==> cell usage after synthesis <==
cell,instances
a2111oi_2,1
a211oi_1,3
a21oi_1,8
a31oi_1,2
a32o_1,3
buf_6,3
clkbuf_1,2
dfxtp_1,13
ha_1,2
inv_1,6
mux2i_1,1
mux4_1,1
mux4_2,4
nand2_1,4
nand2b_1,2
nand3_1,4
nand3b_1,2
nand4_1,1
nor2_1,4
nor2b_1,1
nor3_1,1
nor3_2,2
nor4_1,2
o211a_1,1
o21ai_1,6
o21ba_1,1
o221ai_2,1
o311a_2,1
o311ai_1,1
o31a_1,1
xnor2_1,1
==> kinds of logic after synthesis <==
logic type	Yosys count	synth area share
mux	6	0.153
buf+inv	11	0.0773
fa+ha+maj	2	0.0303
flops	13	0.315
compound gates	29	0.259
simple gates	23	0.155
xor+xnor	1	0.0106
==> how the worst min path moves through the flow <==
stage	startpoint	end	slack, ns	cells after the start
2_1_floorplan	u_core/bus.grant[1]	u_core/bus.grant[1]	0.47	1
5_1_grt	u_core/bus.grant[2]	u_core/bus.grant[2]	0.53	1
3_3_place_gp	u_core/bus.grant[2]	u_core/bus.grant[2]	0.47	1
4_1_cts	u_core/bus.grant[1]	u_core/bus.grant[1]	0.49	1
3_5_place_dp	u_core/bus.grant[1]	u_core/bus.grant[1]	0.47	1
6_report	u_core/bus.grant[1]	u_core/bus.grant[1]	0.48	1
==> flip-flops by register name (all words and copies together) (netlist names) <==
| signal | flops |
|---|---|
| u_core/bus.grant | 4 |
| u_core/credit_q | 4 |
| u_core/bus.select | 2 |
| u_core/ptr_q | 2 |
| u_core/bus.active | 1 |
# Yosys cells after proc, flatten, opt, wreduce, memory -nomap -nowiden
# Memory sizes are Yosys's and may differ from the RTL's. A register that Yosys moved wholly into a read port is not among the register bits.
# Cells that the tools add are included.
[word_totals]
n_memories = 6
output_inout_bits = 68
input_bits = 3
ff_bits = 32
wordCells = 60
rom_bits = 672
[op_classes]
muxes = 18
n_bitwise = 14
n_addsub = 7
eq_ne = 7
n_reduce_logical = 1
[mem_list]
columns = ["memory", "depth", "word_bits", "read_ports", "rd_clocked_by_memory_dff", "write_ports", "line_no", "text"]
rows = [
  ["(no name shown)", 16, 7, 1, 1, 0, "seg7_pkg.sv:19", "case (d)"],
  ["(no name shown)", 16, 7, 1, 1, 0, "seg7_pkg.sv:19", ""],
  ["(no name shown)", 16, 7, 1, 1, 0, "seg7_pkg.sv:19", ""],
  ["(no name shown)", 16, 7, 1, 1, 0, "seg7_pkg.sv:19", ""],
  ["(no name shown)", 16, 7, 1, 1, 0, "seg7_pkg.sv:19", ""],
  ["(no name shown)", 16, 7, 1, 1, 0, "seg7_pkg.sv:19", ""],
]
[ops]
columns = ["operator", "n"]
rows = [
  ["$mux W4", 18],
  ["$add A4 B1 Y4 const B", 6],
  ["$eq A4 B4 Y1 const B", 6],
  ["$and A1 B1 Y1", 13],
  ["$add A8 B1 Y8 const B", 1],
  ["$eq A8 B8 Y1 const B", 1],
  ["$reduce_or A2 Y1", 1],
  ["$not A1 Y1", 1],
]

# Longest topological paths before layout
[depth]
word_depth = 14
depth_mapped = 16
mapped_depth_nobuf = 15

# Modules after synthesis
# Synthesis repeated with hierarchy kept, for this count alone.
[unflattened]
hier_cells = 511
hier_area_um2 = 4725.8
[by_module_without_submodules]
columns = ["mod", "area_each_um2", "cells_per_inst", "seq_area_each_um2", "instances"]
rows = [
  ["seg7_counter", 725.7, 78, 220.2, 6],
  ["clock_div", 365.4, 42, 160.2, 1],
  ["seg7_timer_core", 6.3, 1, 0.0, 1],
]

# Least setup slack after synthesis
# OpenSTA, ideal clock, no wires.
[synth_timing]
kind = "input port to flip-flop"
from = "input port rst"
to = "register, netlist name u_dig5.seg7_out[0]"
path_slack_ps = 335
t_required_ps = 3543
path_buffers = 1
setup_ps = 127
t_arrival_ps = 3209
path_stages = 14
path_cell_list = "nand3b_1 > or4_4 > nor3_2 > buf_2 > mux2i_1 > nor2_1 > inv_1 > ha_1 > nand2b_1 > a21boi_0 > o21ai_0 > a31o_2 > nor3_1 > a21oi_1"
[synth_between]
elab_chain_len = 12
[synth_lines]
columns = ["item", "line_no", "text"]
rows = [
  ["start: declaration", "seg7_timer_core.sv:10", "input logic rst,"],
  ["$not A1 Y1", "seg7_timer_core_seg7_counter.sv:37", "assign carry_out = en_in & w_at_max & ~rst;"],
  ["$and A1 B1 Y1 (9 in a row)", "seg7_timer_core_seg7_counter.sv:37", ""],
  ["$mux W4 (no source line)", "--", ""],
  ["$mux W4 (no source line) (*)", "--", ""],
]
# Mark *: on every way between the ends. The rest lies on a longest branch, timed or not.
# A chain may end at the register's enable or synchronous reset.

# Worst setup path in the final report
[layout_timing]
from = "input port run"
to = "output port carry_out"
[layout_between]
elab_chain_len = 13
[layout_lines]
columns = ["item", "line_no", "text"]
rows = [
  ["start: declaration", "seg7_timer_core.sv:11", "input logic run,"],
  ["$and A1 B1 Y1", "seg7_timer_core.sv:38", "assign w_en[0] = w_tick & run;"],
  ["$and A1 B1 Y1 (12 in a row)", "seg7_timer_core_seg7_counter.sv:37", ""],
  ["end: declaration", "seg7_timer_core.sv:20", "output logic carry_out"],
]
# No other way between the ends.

★ ★ ★ ★

Looking at the material above, how many lines hold the word "register"? Only the number, please.

4